==> config.mk <==
export PLATFORM = sky130hd
export DESIGN_NAME = seq_mul_add_flat
export DESIGN_NICKNAME = d
export VERILOG_FILES = /design/src/rtl/seq_mul_add_pkg.sv /design/src/rtl/seq_mul_add_if.sv /design/src/rtl/seq_mul_add_ctrl.sv /design/src/rtl/seq_mul_add.sv /design/src/flat_wrapper.sv
export SDC_FILE = /design/constraint.sdc
export NUM_CORES = 1
export LEC_CHECK = 0
export CORE_MARGIN = 5
export CORE_UTILIZATION = 57
export DETAILED_ROUTE_END_ITERATION = 12
export GPL_TIMING_DRIVEN = 0
export PLACE_DENSITY_LB_ADDON = 0.12
export SYNTH_ARGS = -nofsm -noshare
export SYNTH_HDL_FRONTEND = slang
export SYNTH_SLANG_ARGS = --single-unit
==> constraint.sdc <==
create_clock -name clk -period 5.5 [get_ports clk]
set_input_delay 1.375 -clock clk [delete_from_list [all_inputs] [get_ports clk]]
set_output_delay 1.375 -clock clk [all_outputs]
set_load 0.02 [all_outputs]
==> src/rtl/seq_mul_add_pkg.sv <==
// seq_mul_add_pkg
//   Shared definitions for the sequential multiply-add unit:
//   the controller state encoding and the default datapath width.
package seq_mul_add_pkg;

    localparam int DEFAULT_WIDTH = 32;

    typedef enum logic [1:0] {
        S_IDLE = 2'd0,
        S_RUN  = 2'd1,
        S_DONE = 2'd2
    } state_t;

endpackage

==> src/rtl/seq_mul_add_if.sv <==
// seq_mul_add_if
//   Request/result bundle of the sequential multiply-add unit.
//   master : drives start and the three operands, observes busy/done/result
//   slave  : the unit itself
//   Signals:
//     start              request, accepted only while the unit is idle
//     op_a, op_b, op_c   multiplicand, multiplier, addend (WIDTH bits)
//     busy               unit is running or signalling completion
//     done               one-cycle completion pulse
//     result             last completed (op_a * op_b + op_c) mod 2^WIDTH
interface seq_mul_add_if
    import seq_mul_add_pkg::*;
#(
    parameter int WIDTH = DEFAULT_WIDTH
);

    logic             start;
    logic [WIDTH-1:0] op_a;
    logic [WIDTH-1:0] op_b;
    logic [WIDTH-1:0] op_c;
    logic             busy;
    logic             done;
    logic [WIDTH-1:0] result;

    modport master (
        output start, op_a, op_b, op_c,
        input  busy, done, result
    );

    modport slave (
        input  start, op_a, op_b, op_c,
        output busy, done, result
    );

endinterface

TASK TO COMPLETE ::
Copy out the lines above, from the one holding "interface seq_mul_add_if" through the final line, with no other lines.

TASK RESULT ::
interface seq_mul_add_if
    import seq_mul_add_pkg::*;
#(
    parameter int WIDTH = DEFAULT_WIDTH
);

    logic             start;
    logic [WIDTH-1:0] op_a;
    logic [WIDTH-1:0] op_b;
    logic [WIDTH-1:0] op_c;
    logic             busy;
    logic             done;
    logic [WIDTH-1:0] result;

    modport master (
        output start, op_a, op_b, op_c,
        input  busy, done, result
    );

    modport slave (
        input  start, op_a, op_b, op_c,
        output busy, done, result
    );

endinterface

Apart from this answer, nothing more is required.